#### ABOUT THIS TASK:
Since the data must remain as supplied, reproduce it word for word.

+++ DATA FOR THIS TASK +++

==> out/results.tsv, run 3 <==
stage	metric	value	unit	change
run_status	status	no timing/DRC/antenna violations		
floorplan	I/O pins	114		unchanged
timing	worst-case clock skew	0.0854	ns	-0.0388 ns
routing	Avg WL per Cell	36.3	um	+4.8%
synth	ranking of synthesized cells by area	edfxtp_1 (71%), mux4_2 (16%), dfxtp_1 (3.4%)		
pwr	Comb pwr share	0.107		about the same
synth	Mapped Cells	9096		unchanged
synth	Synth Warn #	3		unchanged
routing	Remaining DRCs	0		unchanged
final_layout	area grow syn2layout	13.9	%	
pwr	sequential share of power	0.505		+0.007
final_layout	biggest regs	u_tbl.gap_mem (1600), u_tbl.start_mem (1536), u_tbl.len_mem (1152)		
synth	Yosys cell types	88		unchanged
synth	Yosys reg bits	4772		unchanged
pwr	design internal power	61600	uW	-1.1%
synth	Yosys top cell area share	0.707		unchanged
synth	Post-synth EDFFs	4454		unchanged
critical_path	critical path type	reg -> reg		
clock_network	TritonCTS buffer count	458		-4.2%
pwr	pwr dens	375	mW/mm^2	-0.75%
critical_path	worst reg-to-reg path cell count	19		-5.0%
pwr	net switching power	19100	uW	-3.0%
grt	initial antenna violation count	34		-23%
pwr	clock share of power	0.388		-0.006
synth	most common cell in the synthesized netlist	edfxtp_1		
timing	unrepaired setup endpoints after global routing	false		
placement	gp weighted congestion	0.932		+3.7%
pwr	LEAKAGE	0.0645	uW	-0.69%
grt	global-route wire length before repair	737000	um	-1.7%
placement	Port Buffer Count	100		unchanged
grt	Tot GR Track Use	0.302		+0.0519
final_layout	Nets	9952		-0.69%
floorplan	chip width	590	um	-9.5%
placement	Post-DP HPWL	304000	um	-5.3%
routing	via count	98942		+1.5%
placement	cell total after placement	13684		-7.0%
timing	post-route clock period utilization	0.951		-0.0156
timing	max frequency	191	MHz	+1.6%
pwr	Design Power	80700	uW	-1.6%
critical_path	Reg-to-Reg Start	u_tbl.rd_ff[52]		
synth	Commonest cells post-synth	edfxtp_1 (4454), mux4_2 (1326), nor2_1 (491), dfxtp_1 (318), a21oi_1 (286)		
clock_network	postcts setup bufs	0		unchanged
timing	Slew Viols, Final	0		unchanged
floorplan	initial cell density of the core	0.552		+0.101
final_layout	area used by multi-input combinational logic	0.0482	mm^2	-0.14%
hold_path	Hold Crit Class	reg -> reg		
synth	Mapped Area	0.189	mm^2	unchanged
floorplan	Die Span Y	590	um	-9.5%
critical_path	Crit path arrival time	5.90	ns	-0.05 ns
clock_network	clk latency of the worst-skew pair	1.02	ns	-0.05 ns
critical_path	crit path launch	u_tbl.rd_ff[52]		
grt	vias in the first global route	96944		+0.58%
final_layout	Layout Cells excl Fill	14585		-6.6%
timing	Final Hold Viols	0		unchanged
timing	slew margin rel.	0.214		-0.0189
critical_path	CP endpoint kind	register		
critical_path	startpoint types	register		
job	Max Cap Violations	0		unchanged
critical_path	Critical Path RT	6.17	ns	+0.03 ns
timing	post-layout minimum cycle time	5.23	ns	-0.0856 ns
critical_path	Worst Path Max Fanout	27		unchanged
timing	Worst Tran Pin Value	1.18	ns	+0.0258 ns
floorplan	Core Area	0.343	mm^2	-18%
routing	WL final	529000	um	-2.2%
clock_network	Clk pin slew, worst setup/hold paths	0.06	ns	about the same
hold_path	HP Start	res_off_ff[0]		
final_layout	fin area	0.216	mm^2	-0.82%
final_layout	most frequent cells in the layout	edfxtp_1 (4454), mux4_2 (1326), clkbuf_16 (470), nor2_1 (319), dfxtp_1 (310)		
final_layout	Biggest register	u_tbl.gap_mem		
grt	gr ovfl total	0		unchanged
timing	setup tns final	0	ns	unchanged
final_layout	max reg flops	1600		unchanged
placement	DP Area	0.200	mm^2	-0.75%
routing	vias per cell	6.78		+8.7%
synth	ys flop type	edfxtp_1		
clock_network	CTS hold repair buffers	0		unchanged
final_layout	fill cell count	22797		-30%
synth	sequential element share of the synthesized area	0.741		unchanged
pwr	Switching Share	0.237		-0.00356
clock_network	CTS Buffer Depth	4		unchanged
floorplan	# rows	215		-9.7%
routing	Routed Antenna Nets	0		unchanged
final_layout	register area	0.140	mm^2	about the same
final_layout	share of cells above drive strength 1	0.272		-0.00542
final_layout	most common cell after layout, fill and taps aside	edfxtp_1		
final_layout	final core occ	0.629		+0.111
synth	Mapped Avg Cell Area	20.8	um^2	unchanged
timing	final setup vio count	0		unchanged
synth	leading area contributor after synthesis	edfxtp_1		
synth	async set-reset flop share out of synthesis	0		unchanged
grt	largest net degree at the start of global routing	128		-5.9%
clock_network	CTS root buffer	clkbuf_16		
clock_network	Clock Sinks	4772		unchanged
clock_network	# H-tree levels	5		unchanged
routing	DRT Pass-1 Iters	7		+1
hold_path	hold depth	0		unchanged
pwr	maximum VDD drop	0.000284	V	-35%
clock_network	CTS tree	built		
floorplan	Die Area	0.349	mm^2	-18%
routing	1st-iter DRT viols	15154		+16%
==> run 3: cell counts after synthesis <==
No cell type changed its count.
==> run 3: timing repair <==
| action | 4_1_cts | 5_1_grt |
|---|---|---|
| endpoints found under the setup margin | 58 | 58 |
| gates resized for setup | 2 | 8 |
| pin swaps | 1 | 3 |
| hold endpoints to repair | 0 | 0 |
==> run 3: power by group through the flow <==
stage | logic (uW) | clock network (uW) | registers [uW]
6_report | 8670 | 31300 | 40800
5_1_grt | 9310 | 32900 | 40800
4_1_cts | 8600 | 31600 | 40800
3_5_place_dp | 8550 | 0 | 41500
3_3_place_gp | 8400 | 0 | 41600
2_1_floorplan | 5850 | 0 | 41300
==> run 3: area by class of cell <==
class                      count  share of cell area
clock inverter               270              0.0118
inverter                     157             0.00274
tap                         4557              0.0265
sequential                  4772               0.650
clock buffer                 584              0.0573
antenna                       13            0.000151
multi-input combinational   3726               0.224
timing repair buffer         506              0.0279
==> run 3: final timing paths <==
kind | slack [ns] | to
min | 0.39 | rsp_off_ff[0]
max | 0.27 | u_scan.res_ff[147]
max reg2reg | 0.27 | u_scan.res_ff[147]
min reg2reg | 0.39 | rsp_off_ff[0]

+++

#### ANSWER TO THIS EXERCISE:
==> out/results.tsv, run 3 <==
stage	metric	value	unit	change
run_status	status	no timing/DRC/antenna violations		
floorplan	I/O pins	114		unchanged
timing	worst-case clock skew	0.0854	ns	-0.0388 ns
routing	Avg WL per Cell	36.3	um	+4.8%
synth	ranking of synthesized cells by area	edfxtp_1 (71%), mux4_2 (16%), dfxtp_1 (3.4%)		
pwr	Comb pwr share	0.107		about the same
synth	Mapped Cells	9096		unchanged
synth	Synth Warn #	3		unchanged
routing	Remaining DRCs	0		unchanged
final_layout	area grow syn2layout	13.9	%	
pwr	sequential share of power	0.505		+0.007
final_layout	biggest regs	u_tbl.gap_mem (1600), u_tbl.start_mem (1536), u_tbl.len_mem (1152)		
synth	Yosys cell types	88		unchanged
synth	Yosys reg bits	4772		unchanged
pwr	design internal power	61600	uW	-1.1%
synth	Yosys top cell area share	0.707		unchanged
synth	Post-synth EDFFs	4454		unchanged
critical_path	critical path type	reg -> reg		
clock_network	TritonCTS buffer count	458		-4.2%
pwr	pwr dens	375	mW/mm^2	-0.75%
critical_path	worst reg-to-reg path cell count	19		-5.0%
pwr	net switching power	19100	uW	-3.0%
grt	initial antenna violation count	34		-23%
pwr	clock share of power	0.388		-0.006
synth	most common cell in the synthesized netlist	edfxtp_1		
timing	unrepaired setup endpoints after global routing	false		
placement	gp weighted congestion	0.932		+3.7%
pwr	LEAKAGE	0.0645	uW	-0.69%
grt	global-route wire length before repair	737000	um	-1.7%
placement	Port Buffer Count	100		unchanged
grt	Tot GR Track Use	0.302		+0.0519
final_layout	Nets	9952		-0.69%
floorplan	chip width	590	um	-9.5%
placement	Post-DP HPWL	304000	um	-5.3%
routing	via count	98942		+1.5%
placement	cell total after placement	13684		-7.0%
timing	post-route clock period utilization	0.951		-0.0156
timing	max frequency	191	MHz	+1.6%
pwr	Design Power	80700	uW	-1.6%
critical_path	Reg-to-Reg Start	u_tbl.rd_ff[52]		
synth	Commonest cells post-synth	edfxtp_1 (4454), mux4_2 (1326), nor2_1 (491), dfxtp_1 (318), a21oi_1 (286)		
clock_network	postcts setup bufs	0		unchanged
timing	Slew Viols, Final	0		unchanged
floorplan	initial cell density of the core	0.552		+0.101
final_layout	area used by multi-input combinational logic	0.0482	mm^2	-0.14%
hold_path	Hold Crit Class	reg -> reg		
synth	Mapped Area	0.189	mm^2	unchanged
floorplan	Die Span Y	590	um	-9.5%
critical_path	Crit path arrival time	5.90	ns	-0.05 ns
clock_network	clk latency of the worst-skew pair	1.02	ns	-0.05 ns
critical_path	crit path launch	u_tbl.rd_ff[52]		
grt	vias in the first global route	96944		+0.58%
final_layout	Layout Cells excl Fill	14585		-6.6%
timing	Final Hold Viols	0		unchanged
timing	slew margin rel.	0.214		-0.0189
critical_path	CP endpoint kind	register		
critical_path	startpoint types	register		
job	Max Cap Violations	0		unchanged
critical_path	Critical Path RT	6.17	ns	+0.03 ns
timing	post-layout minimum cycle time	5.23	ns	-0.0856 ns
critical_path	Worst Path Max Fanout	27		unchanged
timing	Worst Tran Pin Value	1.18	ns	+0.0258 ns
floorplan	Core Area	0.343	mm^2	-18%
routing	WL final	529000	um	-2.2%
clock_network	Clk pin slew, worst setup/hold paths	0.06	ns	about the same
hold_path	HP Start	res_off_ff[0]		
final_layout	fin area	0.216	mm^2	-0.82%
final_layout	most frequent cells in the layout	edfxtp_1 (4454), mux4_2 (1326), clkbuf_16 (470), nor2_1 (319), dfxtp_1 (310)		
final_layout	Biggest register	u_tbl.gap_mem		
grt	gr ovfl total	0		unchanged
timing	setup tns final	0	ns	unchanged
final_layout	max reg flops	1600		unchanged
placement	DP Area	0.200	mm^2	-0.75%
routing	vias per cell	6.78		+8.7%
synth	ys flop type	edfxtp_1		
clock_network	CTS hold repair buffers	0		unchanged
final_layout	fill cell count	22797		-30%
synth	sequential element share of the synthesized area	0.741		unchanged
pwr	Switching Share	0.237		-0.00356
clock_network	CTS Buffer Depth	4		unchanged
floorplan	# rows	215		-9.7%
routing	Routed Antenna Nets	0		unchanged
final_layout	register area	0.140	mm^2	about the same
final_layout	share of cells above drive strength 1	0.272		-0.00542
final_layout	most common cell after layout, fill and taps aside	edfxtp_1		
final_layout	final core occ	0.629		+0.111
synth	Mapped Avg Cell Area	20.8	um^2	unchanged
timing	final setup vio count	0		unchanged
synth	leading area contributor after synthesis	edfxtp_1		
synth	async set-reset flop share out of synthesis	0		unchanged
grt	largest net degree at the start of global routing	128		-5.9%
clock_network	CTS root buffer	clkbuf_16		
clock_network	Clock Sinks	4772		unchanged
clock_network	# H-tree levels	5		unchanged
routing	DRT Pass-1 Iters	7		+1
hold_path	hold depth	0		unchanged
pwr	maximum VDD drop	0.000284	V	-35%
clock_network	CTS tree	built		
floorplan	Die Area	0.349	mm^2	-18%
routing	1st-iter DRT viols	15154		+16%
==> run 3: cell counts after synthesis <==
No cell type changed its count.
==> run 3: timing repair <==
| action | 4_1_cts | 5_1_grt |
|---|---|---|
| endpoints found under the setup margin | 58 | 58 |
| gates resized for setup | 2 | 8 |
| pin swaps | 1 | 3 |
| hold endpoints to repair | 0 | 0 |
==> run 3: power by group through the flow <==
stage | logic (uW) | clock network (uW) | registers [uW]
6_report | 8670 | 31300 | 40800
5_1_grt | 9310 | 32900 | 40800
4_1_cts | 8600 | 31600 | 40800
3_5_place_dp | 8550 | 0 | 41500
3_3_place_gp | 8400 | 0 | 41600
2_1_floorplan | 5850 | 0 | 41300
==> run 3: area by class of cell <==
class                      count  share of cell area
clock inverter               270              0.0118
inverter                     157             0.00274
tap                         4557              0.0265
sequential                  4772               0.650
clock buffer                 584              0.0573
antenna                       13            0.000151
multi-input combinational   3726               0.224
timing repair buffer         506              0.0279
==> run 3: final timing paths <==
kind | slack [ns] | to
min | 0.39 | rsp_off_ff[0]
max | 0.27 | u_scan.res_ff[147]
max reg2reg | 0.27 | u_scan.res_ff[147]
min reg2reg | 0.39 | rsp_off_ff[0]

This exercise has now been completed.